• YOUR GOAL: For the listing below, show each line that includes the string "count".

• RECORDS SUPPLIED:
===============

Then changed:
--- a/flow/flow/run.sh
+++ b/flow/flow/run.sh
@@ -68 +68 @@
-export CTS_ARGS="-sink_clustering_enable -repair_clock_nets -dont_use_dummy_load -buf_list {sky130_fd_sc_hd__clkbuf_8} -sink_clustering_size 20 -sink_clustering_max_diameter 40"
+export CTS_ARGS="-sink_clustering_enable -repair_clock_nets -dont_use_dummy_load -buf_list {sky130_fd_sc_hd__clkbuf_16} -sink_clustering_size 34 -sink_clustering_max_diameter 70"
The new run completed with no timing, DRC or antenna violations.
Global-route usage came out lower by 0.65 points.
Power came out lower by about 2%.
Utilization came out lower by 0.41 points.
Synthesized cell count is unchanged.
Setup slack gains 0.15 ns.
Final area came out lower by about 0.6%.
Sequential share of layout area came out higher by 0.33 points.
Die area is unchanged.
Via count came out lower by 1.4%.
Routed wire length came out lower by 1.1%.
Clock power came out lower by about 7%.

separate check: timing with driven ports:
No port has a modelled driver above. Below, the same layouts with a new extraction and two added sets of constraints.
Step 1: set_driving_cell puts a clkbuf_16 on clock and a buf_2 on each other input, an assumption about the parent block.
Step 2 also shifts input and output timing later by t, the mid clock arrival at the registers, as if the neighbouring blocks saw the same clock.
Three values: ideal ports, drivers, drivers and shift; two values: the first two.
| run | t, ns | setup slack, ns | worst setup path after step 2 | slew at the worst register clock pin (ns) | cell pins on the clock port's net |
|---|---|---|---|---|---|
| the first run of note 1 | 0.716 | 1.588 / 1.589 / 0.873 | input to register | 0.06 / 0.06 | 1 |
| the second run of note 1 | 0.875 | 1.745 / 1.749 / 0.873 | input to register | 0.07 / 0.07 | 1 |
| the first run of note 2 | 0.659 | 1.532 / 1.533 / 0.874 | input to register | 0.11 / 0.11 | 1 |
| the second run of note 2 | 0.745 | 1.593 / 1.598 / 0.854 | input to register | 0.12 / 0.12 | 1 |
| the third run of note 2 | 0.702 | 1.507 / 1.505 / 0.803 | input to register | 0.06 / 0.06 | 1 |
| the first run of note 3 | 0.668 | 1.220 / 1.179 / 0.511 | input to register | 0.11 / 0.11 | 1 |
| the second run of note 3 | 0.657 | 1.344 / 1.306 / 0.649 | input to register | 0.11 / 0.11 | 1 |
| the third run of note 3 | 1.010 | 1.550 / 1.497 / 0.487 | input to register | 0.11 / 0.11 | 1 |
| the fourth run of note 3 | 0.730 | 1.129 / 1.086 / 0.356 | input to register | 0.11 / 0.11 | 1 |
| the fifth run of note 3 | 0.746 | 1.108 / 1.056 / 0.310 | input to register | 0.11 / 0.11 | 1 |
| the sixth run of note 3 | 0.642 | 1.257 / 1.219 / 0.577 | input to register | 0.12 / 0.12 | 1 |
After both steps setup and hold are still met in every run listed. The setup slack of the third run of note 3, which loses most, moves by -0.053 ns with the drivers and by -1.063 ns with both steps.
From an optimization exercise on the open Yosys and OpenROAD flow, aimed at small area; shortcuts taken in it are not production practice.
Function was checked by simulation only, so behaviour that the tests miss may differ from the original.
Power and IR drop assume default switching activity.

== violet ==
// mg_node
module mg_node (
  input  logic              clk_in,
  input  logic              rst_in,
  input  logic              rx_valid,
  input  mg_pkg::data_t     rx_data,
  input  mg_pkg::keep_t     rx_keep,
  input  logic              rx_last,
  output logic              credit_return,
  output logic              dev_en,
  output mg_pkg::sn_t       dev_sn,
  output mg_pkg::ip_addr_t  mcgroup_addr,
  output mg_pkg::ip_port_t  mcgroup_port,
  output mg_pkg::mac_addr_t src_mac_addr,
  output mg_pkg::ip_addr_t  src_ip_addr,
  output mg_pkg::ip_port_t  src_port,
  output mg_pkg::sgap_t     local_sgap
);
export LEC_CHECK = 0
export ABC_AREA = 1
export CAP_MARGIN = 20
export CORE_MARGIN = 2
export CORE_UTILIZATION = 65
export SLEW_MARGIN = 20
create_clock -name core_clock -period 8.0 [get_ports {clk_in}]
standard.sh (not shown) runs the stock make flow with config.mk's settings and CLKGATE_MAP_FILE= SYNTH_SCRIPT=/design/flow/synth_recipe.tcl, a recipe that flattens the netlist after the stock synthesis.
==> flow/flow/run.sh <==
#!/bin/bash
# Layout flow: the standard synthesis, then the combinational logic between
# the (untouched) registers is remapped by ABC for area and proved equivalent
# to the standard netlist; then the standard ORFS layout with single-size port
# buffers and a clock tree of small buffers.
set -euo pipefail
F=$(pwd)/flow
R=$(pwd)/orfs/results/sky130hd/mg_node/base
LIB=$FLOW_HOME/platforms/sky130hd/lib/sky130_fd_sc_hd__tt_025C_1v80.lib

bash standard.sh synth > synth_std.log 2>&1

# --- remap combinational logic ---
cp $R/1_2_yosys.v $R/1_2_yosys.std.v
cat > resynth.ys <<EOY
read_liberty -ignore_miss_func $LIB
blackbox $(cat $F/seqcells.txt)
read_verilog $R/1_2_yosys.std.v
hierarchy -top $FLOW_TOP
flatten
opt_clean
abc -script $F/area.script -liberty $LIB $(cat $F/dontuse.txt) -D 8000
opt_clean -purge
hilomap -singleton -hicell sky130_fd_sc_hd__conb_1 HI -locell sky130_fd_sc_hd__conb_1 LO
splitnets
opt_clean -purge
stat -liberty $LIB
write_verilog -noattr -noexpr -nohex -nodec $R/1_2_yosys.new.v
EOY
ok=0
if yosys -l resynth.log -q resynth.ys > /dev/null 2>&1; then
  # combinational equivalence with the registers as cut points
  python3 $F/cutff.py $R/1_2_yosys.std.v eq_a.v $F/seqcells.txt
  python3 $F/cutff.py $R/1_2_yosys.new.v eq_b.v $F/seqcells.txt
  cat > eq.ys <<EOY
read_liberty -ignore_miss_func $LIB
read_verilog eq_a.v
rename $FLOW_TOP gold
read_verilog eq_b.v
rename $FLOW_TOP gate
flatten gold gate
miter -equiv -flatten gold gate miter
hierarchy -top miter
opt_clean
techmap
opt -fast
aigmap
write_aiger -zinit eq_miter.aig
EOY
  if yosys -l eq_yosys.log -q eq.ys > /dev/null 2>&1; then
    yosys-abc -c "read_aiger eq_miter.aig; strash; iprove" > eq_abc.log 2>&1 || true
    na=$(grep -c '^\s*sky130_fd_sc_hd__\(dfxtp\|edfxtp\|dfrtp\|dfxbp\)' $R/1_2_yosys.std.v || true)
    nb=$(grep -c '^\s*sky130_fd_sc_hd__\(dfxtp\|edfxtp\|dfrtp\|dfxbp\)' $R/1_2_yosys.new.v || true)
    if grep -q "^UNSATISFIABLE" eq_abc.log && [ "$na" = "$nb" ]; then ok=1; fi
  fi
fi
if [ $ok = 1 ]; then
  echo "remapped netlist proved equivalent; using it" > resynth_status.log
  cp $R/1_2_yosys.new.v $R/1_2_yosys.v
else
  echo "remap not used" > resynth_status.log
fi
rm -f $R/1_synth.odb
touch $R/1_2_yosys.v

export DONT_USE_CELLS="sky130_fd_sc_hd__buf_4 sky130_fd_sc_hd__buf_6 sky130_fd_sc_hd__buf_8 sky130_fd_sc_hd__buf_12 sky130_fd_sc_hd__buf_16"
export BUFFER_PORTS_ARGS="-buffer_cell sky130_fd_sc_hd__buf_1"
export CTS_ARGS="-sink_clustering_enable -repair_clock_nets -dont_use_dummy_load -sink_clustering_size 9 -sink_clustering_max_diameter 45 -buf_list {sky130_fd_sc_hd__clkbuf_4}"
bash standard.sh finish > standard.log 2>&1
Other scripts of this flow, unchanged in this note and not shown: flow/flow/area.script, flow/flow/cutff.py, flow/flow/dontuse.txt, flow/flow/seqcells.txt
violet: done, clean on timing, DRC and antenna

===============

• ANSWER BOX:
Synthesized cell count is unchanged.
Via count came out lower by 1.4%.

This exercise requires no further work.